RUSH: Okay, country class people, as opposed to ruling class, Salena Zito here in the Pittsburgh Tribune-Review.  When she says that the people that support Trump… It has nothing to do with race. “[B]ut has a lot to do with a perceived loss of power. Not power in the way that Washington or Wall Street boardrooms view power, but power in the sense that these people see a diminishing respect for them and their ways of life, their work ethic, their tendency to not be mobile.”

In other words, these people… Here’s the truth of this, folks.  I think this really gets to the nub of it.  “Thirty years ago, such people determined the country’s standards in entertainment, music, food, clothing, politics, personal values,” and then the blue laws went to hell, and that opened the floodgates.  This is not an exaggeration to say that people like Salena Zito found — these Trump supporters — determined what the standards were in entertainment.  It was…

You didn’t say or express cuss words on TV ’cause these people wouldn’t watch if you did, and they would turn it off.  And they represented the majority of thinking in the country.  Politics, personal values, the whole thing.  They used to be the backbone of America in many regards.  Now the things they believe in are routinely laughed at. The things they believe in are made fun of in movies, in books, in television shows.  They are mocked.

They are called racist and bigots, and it is in this sense that they feel they are losing their power.  It’s not so much power as it is respect and dignity. “The places where they live lack economic opportunities for the next generation; they know their children and grandchildren will never experience the comfortable situations they had growing up,” because all that’s out the window now. “These Trump supporters are not the kind you find on Twitter saying dumb or racist things; many of them don’t have the time or the patience to engage in social media because they are too busy working and living life in real time.” 

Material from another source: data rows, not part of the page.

## config.mk

```make
export PLATFORM = sky130hd
export DESIGN_NAME = mmio_uart_tx
export DESIGN_NICKNAME = d
export VERILOG_FILES = /design/src/rtl/mmio_uart_tx.sv
export SDC_FILE = /design/constraint.sdc
export NUM_CORES = 1
export LEC_CHECK = 0
export BUFFER_PORTS_ARGS = -buffer_cell sky130_fd_sc_hd__buf_2
export CORE_MARGIN = 1.5
export CORE_UTILIZATION = 25
export CTS_BUF_LIST = sky130_fd_sc_hd__clkbuf_8
export DETAILED_ROUTE_END_ITERATION = 10
export SLEW_MARGIN = 5
export SYNTH_ARGS = -nofsm -noshare
export SYNTH_HDL_FRONTEND = slang
export SYNTH_SLANG_ARGS = --single-unit
```

## constraint.sdc

```tcl
create_clock -name clock_i -period 5.98 [get_ports clock_i]
set_input_delay 0.598 -clock clock_i [delete_from_list [all_inputs] [get_ports clock_i]]
set_output_delay 0.598 -clock clock_i [all_outputs]
set_load 0.01 [all_outputs]
```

Call ’em the silent majority, the silent number or whatever.  We’re gonna find in November just how many of them there are.  We’re gonna find out in November how many of them show up and vote.  We’re gonna find out a lot of things in November, ’cause I guarantee you these people are not being polled.  They’re not being reached.  And in an even greater sense the people responsible for polling and the editors and producers of major media networks. They’re not interested in these people. 

These people are passe. These people are the bitter clingers now. These people are the old-fashioned fuddy-duddies who modernity has passed by.  So nobody’s interested in their opinions. Nobody cares who they think of the latest movie. Nobody cares what they think of music today.Nobody cares what they think of fashion.  They don’t register to vote; they haven’t voted much for a whole bunch of reasons rooted to disenfranchisement.

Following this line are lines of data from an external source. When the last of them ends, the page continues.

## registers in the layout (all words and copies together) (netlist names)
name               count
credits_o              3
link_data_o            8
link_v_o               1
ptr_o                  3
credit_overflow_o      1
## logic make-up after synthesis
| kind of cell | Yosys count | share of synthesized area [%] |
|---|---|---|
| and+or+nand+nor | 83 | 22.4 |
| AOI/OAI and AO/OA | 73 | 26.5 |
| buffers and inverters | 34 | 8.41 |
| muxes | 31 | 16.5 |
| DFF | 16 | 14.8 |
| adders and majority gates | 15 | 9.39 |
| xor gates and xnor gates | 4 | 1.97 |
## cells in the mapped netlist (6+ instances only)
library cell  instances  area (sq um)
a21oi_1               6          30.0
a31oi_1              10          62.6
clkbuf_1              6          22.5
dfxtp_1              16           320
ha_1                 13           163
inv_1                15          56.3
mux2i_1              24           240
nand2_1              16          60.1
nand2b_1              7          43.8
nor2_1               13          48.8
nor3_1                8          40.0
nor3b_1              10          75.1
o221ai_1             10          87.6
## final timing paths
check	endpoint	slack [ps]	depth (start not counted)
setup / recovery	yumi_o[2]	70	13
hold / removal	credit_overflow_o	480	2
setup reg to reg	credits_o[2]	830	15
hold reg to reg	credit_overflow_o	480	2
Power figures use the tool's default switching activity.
<file path="config.mk">
export PLATFORM = sky130hd
export DESIGN_NAME = ddr3_init_seq
export DESIGN_NICKNAME = d
export VERILOG_FILES = /design/src/rtl/ddr3_init_seq.sv
export SDC_FILE = /design/constraint.sdc
export NUM_CORES = 1
export LEC_CHECK = 0
export ABC_AREA = 1
export CAP_MARGIN = 20
export CORE_MARGIN = 1.5
export CORE_UTILIZATION = 35
export DETAILED_ROUTE_END_ITERATION = 7
export GPL_ROUTABILITY_DRIVEN = 1
export GPL_TIMING_DRIVEN = 0
export PLACE_DENSITY = 0.52
export SETUP_SLACK_MARGIN = 0.3
export SKIP_LAST_GASP = 1
export SLEW_MARGIN = 20
export SYNTH_ARGS = -nofsm -noshare
export SYNTH_HDL_FRONTEND = slang
export SYNTH_SLANG_ARGS = --single-unit
export TNS_END_PERCENT = 10
</file>
<file path="constraint.sdc">
create_clock -name ck -period 3.79 [get_ports ck]
set_input_delay 0.379 -clock ck [delete_from_list [all_inputs] [get_ports ck]]
set_output_delay 0.379 -clock ck [all_outputs]
set_load 0.005 [all_outputs]
</file>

So they are out there lurking, and every presidential year comes along and they stay home because it’s more of the same. They don’t have to a political party. The Tea Party, maybe, was a vessel for them.  But Trump has come along and has ignited them.  Trump has come along and reenergized them, and that’s who they are.  And they are not the filthy swill and swine on Twitter.  They are not causing disruptions at rallies. 

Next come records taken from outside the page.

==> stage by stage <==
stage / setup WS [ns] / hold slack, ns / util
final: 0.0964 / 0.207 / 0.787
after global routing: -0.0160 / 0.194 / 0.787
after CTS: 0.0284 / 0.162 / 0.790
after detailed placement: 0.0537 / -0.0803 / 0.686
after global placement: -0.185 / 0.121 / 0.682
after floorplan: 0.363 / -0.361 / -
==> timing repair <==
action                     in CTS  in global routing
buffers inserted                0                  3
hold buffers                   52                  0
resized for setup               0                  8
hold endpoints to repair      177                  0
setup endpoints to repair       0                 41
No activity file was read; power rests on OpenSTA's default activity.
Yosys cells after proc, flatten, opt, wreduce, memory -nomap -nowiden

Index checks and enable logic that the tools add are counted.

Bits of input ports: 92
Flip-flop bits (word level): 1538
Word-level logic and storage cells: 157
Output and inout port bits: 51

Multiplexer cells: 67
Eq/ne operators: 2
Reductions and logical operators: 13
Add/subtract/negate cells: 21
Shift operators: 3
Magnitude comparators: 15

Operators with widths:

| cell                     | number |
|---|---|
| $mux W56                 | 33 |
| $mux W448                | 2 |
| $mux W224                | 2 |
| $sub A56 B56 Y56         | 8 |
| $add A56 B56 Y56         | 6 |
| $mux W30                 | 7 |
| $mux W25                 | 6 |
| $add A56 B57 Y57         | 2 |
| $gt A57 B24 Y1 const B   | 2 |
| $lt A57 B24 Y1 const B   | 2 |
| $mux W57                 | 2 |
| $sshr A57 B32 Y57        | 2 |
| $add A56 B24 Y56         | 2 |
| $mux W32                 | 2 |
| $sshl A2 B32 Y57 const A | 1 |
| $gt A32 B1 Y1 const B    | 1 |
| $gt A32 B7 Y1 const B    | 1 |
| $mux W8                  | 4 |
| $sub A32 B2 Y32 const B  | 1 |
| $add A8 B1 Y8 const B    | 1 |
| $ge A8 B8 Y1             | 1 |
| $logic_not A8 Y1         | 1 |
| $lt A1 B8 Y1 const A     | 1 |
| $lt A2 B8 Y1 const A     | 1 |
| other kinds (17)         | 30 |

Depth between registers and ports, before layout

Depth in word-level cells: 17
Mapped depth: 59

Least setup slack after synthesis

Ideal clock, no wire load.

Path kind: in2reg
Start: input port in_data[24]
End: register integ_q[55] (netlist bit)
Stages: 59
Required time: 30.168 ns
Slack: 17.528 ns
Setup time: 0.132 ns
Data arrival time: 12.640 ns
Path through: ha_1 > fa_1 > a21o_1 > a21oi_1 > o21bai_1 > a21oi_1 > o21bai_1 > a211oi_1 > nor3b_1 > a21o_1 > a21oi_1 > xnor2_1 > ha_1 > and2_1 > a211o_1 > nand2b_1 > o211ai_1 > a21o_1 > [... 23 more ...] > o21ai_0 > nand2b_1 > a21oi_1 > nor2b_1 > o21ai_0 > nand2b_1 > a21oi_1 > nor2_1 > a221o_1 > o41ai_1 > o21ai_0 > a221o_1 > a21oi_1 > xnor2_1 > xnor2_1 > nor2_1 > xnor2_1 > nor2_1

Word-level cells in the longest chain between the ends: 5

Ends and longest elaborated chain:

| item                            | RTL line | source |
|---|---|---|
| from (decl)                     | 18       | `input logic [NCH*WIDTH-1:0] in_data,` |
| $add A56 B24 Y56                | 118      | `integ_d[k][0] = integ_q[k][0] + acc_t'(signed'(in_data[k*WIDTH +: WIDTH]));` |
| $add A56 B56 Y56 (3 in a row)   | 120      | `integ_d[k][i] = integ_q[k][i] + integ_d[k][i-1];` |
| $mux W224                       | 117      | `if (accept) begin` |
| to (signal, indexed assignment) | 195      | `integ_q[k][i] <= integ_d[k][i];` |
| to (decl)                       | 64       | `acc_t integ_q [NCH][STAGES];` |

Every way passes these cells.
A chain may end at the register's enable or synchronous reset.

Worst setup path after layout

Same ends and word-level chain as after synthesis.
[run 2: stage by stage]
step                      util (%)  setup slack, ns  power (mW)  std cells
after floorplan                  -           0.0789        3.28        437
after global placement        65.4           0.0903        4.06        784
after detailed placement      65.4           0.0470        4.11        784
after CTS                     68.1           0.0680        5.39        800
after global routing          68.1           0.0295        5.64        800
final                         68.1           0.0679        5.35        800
## src/rtl/muldiv_pkg.sv

```systemverilog
// Shared definitions for the iterative RV32M multiply/divide unit.
//   XLEN_DEFAULT : default operand/result width
//   CNT_W        : width of the iteration counter
//   F3_*         : RV32M funct3 encodings
//   state_e      : control FSM encoding
//   rs1_signed / rs2_signed / is_div_op : funct3 decode helpers
package muldiv_pkg;

    localparam int unsigned XLEN_DEFAULT = 32;
    localparam int unsigned CNT_W        = 6;

    localparam logic [2:0] F3_MUL    = 3'd0;
    localparam logic [2:0] F3_MULH   = 3'd1;
    localparam logic [2:0] F3_MULHSU = 3'd2;
    localparam logic [2:0] F3_MULHU  = 3'd3;
    localparam logic [2:0] F3_DIV    = 3'd4;
    localparam logic [2:0] F3_DIVU   = 3'd5;
    localparam logic [2:0] F3_REM    = 3'd6;
    localparam logic [2:0] F3_REMU   = 3'd7;

    typedef enum logic [1:0] {
        S_IDLE = 2'd0,
        S_CALC = 2'd1,
        S_FIX  = 2'd2,
        S_DONE = 2'd3
    } state_e;

    // Operand A is treated as two's complement for these ops.
    function automatic logic rs1_signed(input logic [2:0] f3);
        return (f3 == F3_MULH) || (f3 == F3_MULHSU) || (f3 == F3_DIV) || (f3 == F3_REM);
    endfunction

    // Operand B is treated as two's complement for these ops.
    function automatic logic rs2_signed(input logic [2:0] f3);
        return (f3 == F3_MULH) || (f3 == F3_DIV) || (f3 == F3_REM);
    endfunction

    function automatic logic is_div_op(input logic [2:0] f3);
        return f3[2];
    endfunction

endpackage

```

## src/rtl/muldiv_iter_step.sv

```systemverilog
// One iteration of the shared {hi,lo} accumulator datapath (combinational).
//   is_div   : 1 = restoring-divide step, 0 = shift-add multiply step
//   opnd     : multiplicand (mul) or divisor (div) magnitude
//   hi, lo   : current accumulator; mul: {partial hi, remaining multiplier},
//              div: {partial remainder, dividend/quotient shifting}
//   hi_nxt_c, lo_nxt_c : accumulator after this step
module muldiv_iter_step
    import muldiv_pkg::*;
#(
    parameter int unsigned XLEN = XLEN_DEFAULT
) (
    input  logic            is_div,
    input  logic [XLEN-1:0] opnd,
    input  logic [XLEN-1:0] hi,
    input  logic [XLEN-1:0] lo,
    output logic [XLEN-1:0] hi_nxt_c,
    output logic [XLEN-1:0] lo_nxt_c
);

    logic [XLEN:0] add_sum;
    logic [XLEN:0] shifted;
    logic [XLEN:0] diff;

    always_comb begin
        add_sum  = {1'b0, hi} + (lo[0] ? {1'b0, opnd} : '0);
        shifted  = {hi, lo[XLEN-1]};
        diff     = shifted - {1'b0, opnd};
        hi_nxt_c = add_sum[XLEN:1];
        lo_nxt_c = {add_sum[0], lo[XLEN-1:1]};
        if (is_div) begin
            // Top bit of diff is the borrow: set means the trial subtract failed.
            if (!diff[XLEN]) begin
                hi_nxt_c = diff[XLEN-1:0];
                lo_nxt_c = {lo[XLEN-2:0], 1'b1};
            end else begin
                hi_nxt_c = shifted[XLEN-1:0];
                lo_nxt_c = {lo[XLEN-2:0], 1'b0};
            end
        end
    end

endmodule

```

## src/rtl/muldiv_unit.sv

```systemverilog
// Iterative RV32M multiply/divide unit with a one-cycle register-file write-back pulse.
//   clk, rst_n            : clock, asynchronous active-low reset
//   start, kill           : launch (sampled in IDLE) / abort in-flight op
//   funct3                : RV32M op select
//   rs1_data, rs2_data    : operands A / B
//   rd_addr_in            : destination captured at start
//   busy                  : high from accepted start until the DONE cycle ends
//   done                  : one-cycle completion pulse
//   RegWEn, rd_addr, rd_data : register-file write port
// Build option: MULDIV_FAST_MUL_EN selects a single-cycle combinational
// multiplier for MUL* ops; divide stays iterative either way.
module muldiv_unit
    import muldiv_pkg::*;
#(
    parameter int unsigned XLEN = XLEN_DEFAULT
) (
    input  logic            clk,
    input  logic            rst_n,
    input  logic            start,
    input  logic            kill,
    input  logic [2:0]      funct3,
    input  logic [XLEN-1:0] rs1_data,
    input  logic [XLEN-1:0] rs2_data,
    input  logic [4:0]      rd_addr_in,
    output logic            busy,
    output logic            done,
    output logic            RegWEn,
    output logic [4:0]      rd_addr,
    output logic [XLEN-1:0] rd_data
);

    localparam logic [XLEN-1:0] SIGNED_MIN = {1'b1, {(XLEN-1){1'b0}}};

    state_e            state_q, state_d;
    logic [CNT_W-1:0]  cnt_q, cnt_d;
    logic [2:0]        op_q, op_d;
    logic [XLEN-1:0]   opnd_q, opnd_d;
    logic [XLEN-1:0]   hi_q, hi_d;
    logic [XLEN-1:0]   lo_q, lo_d;
    logic              neg_q, neg_d;
    logic              busy_d, done_d, regwen_d;
    logic [4:0]        rd_addr_d;
    logic [XLEN-1:0]   rd_data_d;

    // Operand sign / magnitude decode on the incoming request.
    logic              a_neg, b_neg, res_neg;
    logic [XLEN-1:0]   a_mag, b_mag;
    logic              div_zero, div_ovf;
    logic [XLEN-1:0]   special_res;

    always_comb begin
        a_neg    = rs1_signed(funct3) & rs1_data[XLEN-1];
        b_neg    = rs2_signed(funct3) & rs2_data[XLEN-1];
        a_mag    = a_neg ? -rs1_data : rs1_data;
        b_mag    = b_neg ? -rs2_data : rs2_data;
        // Signed remainder follows the dividend sign only.
        res_neg  = (funct3 == F3_REM) ? a_neg : (a_neg ^ b_neg);
        div_zero = is_div_op(funct3) && (rs2_data == '0);
        div_ovf  = ((funct3 == F3_DIV) || (funct3 == F3_REM)) &&
                   (rs1_data == SIGNED_MIN) && (rs2_data == '1);
        if (div_zero) begin
            special_res = funct3[1] ? rs1_data : '1;
        end else begin
            special_res = funct3[1] ? '0 : SIGNED_MIN;
        end
    end

`ifdef MULDIV_FAST_MUL_EN
    // Sign-extend both operands to 2*XLEN; the truncated product is exact mod 2^(2*XLEN).
    logic signed [2*XLEN-1:0] fast_a, fast_b, fast_prod;
    logic [XLEN-1:0]          fast_res;

    always_comb begin
        fast_a    = {{XLEN{a_neg}}, rs1_data};
        fast_b    = {{XLEN{b_neg}}, rs2_data};
        fast_prod = fast_a * fast_b;
        fast_res  = (funct3 == F3_MUL) ? fast_prod[XLEN-1:0] : fast_prod[2*XLEN-1:XLEN];
    end
`endif

    // Iteration datapath.
    logic [XLEN-1:0] step_hi, step_lo;

    muldiv_iter_step #(.XLEN(XLEN)) u_step (
        .is_div   (op_q[2]),
        .opnd     (opnd_q),
        .hi       (hi_q),
        .lo       (lo_q),
        .hi_nxt_c (step_hi),
        .lo_nxt_c (step_lo)
    );

    // Sign fix-up and result selection from the finished accumulator.
    logic [2*XLEN-1:0] prod_s;
    logic [XLEN-1:0]   quo_s, rem_s, fix_res;

    always_comb begin
        prod_s = neg_q ? -{hi_q, lo_q} : {hi_q, lo_q};
        quo_s  = neg_q ? -lo_q : lo_q;
        rem_s  = neg_q ? -hi_q : hi_q;
        case (op_q)
            F3_MUL:             fix_res = prod_s[XLEN-1:0];
            F3_DIV, F3_DIVU:    fix_res = quo_s;
            F3_REM, F3_REMU:    fix_res = rem_s;
            default:            fix_res = prod_s[2*XLEN-1:XLEN];
        endcase
    end

    // Next-state and registered-output logic.
    always_comb begin
        state_d   = state_q;
        cnt_d     = cnt_q;
        op_d      = op_q;
        opnd_d    = opnd_q;
        hi_d      = hi_q;
        lo_d      = lo_q;
        neg_d     = neg_q;
        rd_addr_d = rd_addr;
        rd_data_d = rd_data;
        busy_d    = 1'b0;
        done_d    = 1'b0;
        regwen_d  = 1'b0;

        case (state_q)
            S_IDLE: begin
                if (start && !kill) begin
                    op_d      = funct3;
                    rd_addr_d = rd_addr_in;
                    neg_d     = res_neg;
                    cnt_d     = '0;
                    if (div_zero || div_ovf) begin
                        rd_data_d = special_res;
                        state_d   = S_DONE;
                    end
`ifdef MULDIV_FAST_MUL_EN
                    else if (!is_div_op(funct3)) begin
                        rd_data_d = fast_res;
                        state_d   = S_DONE;
                    end
`endif
                    else begin
                        // mul: opnd = multiplicand, lo = multiplier; div: opnd = divisor, lo = dividend.
                        hi_d    = '0;
                        opnd_d  = is_div_op(funct3) ? b_mag : a_mag;
                        lo_d    = is_div_op(funct3) ? a_mag : b_mag;
                        state_d = S_CALC;
                    end
                end
            end
            S_CALC: begin
                hi_d  = step_hi;
                lo_d  = step_lo;
                cnt_d = cnt_q + CNT_W'(1);
                if (cnt_q == CNT_W'(XLEN - 1)) begin
                    state_d = S_FIX;
                end
            end
            S_FIX: begin
                rd_data_d = fix_res;
                state_d   = S_DONE;
            end
            default: begin
                state_d = S_IDLE;
            end
        endcase

        if (kill) begin
            state_d   = S_IDLE;
            rd_data_d = rd_data;
        end

        busy_d   = (state_d != S_IDLE);
        done_d   = (state_d == S_DONE);
        regwen_d = done_d && (rd_addr_d != 5'd0);
    end

    // State and output registers.
    always_ff @(posedge clk or negedge rst_n) begin
        if (!rst_n) begin
            state_q <= S_IDLE;
            cnt_q   <= '0;
            op_q    <= '0;
            opnd_q  <= '0;
            hi_q    <= '0;
            lo_q    <= '0;
            neg_q   <= 1'b0;
            busy    <= 1'b0;
            done    <= 1'b0;
            RegWEn  <= 1'b0;
            rd_addr <= '0;
            rd_data <= '0;
        end else begin
            state_q <= state_d;
            cnt_q   <= cnt_d;
            op_q    <= op_d;
            opnd_q  <= opnd_d;
            hi_q    <= hi_d;
            lo_q    <= lo_d;
            neg_q   <= neg_d;
            busy    <= busy_d;
            done    <= done_d;
            RegWEn  <= regwen_d;
            rd_addr <= rd_addr_d;
            rd_data <= rd_data_d;
        end
    end

endmodule

```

They’re not malcontents and protesters starting fights at Hillary events or any of that.  They don’t do any of that.  So we’ll find out.  “These are voters who are intellectually offended watching the Affordable Care Act crumble because they warned six years ago that it was an unworkable government overreach.  They are the same people who wonder why President Obama has not taken a break from a week of golfing to address the devastating floods in Louisiana.”  So it’s a great piece.  We’ll link to it at RushLimbaugh.com, and I’m sure it will be up there when Koko… Well, it’s Koko Jr. today, but Koko Jr’s fast, so it’ll be up probably before I’m even through.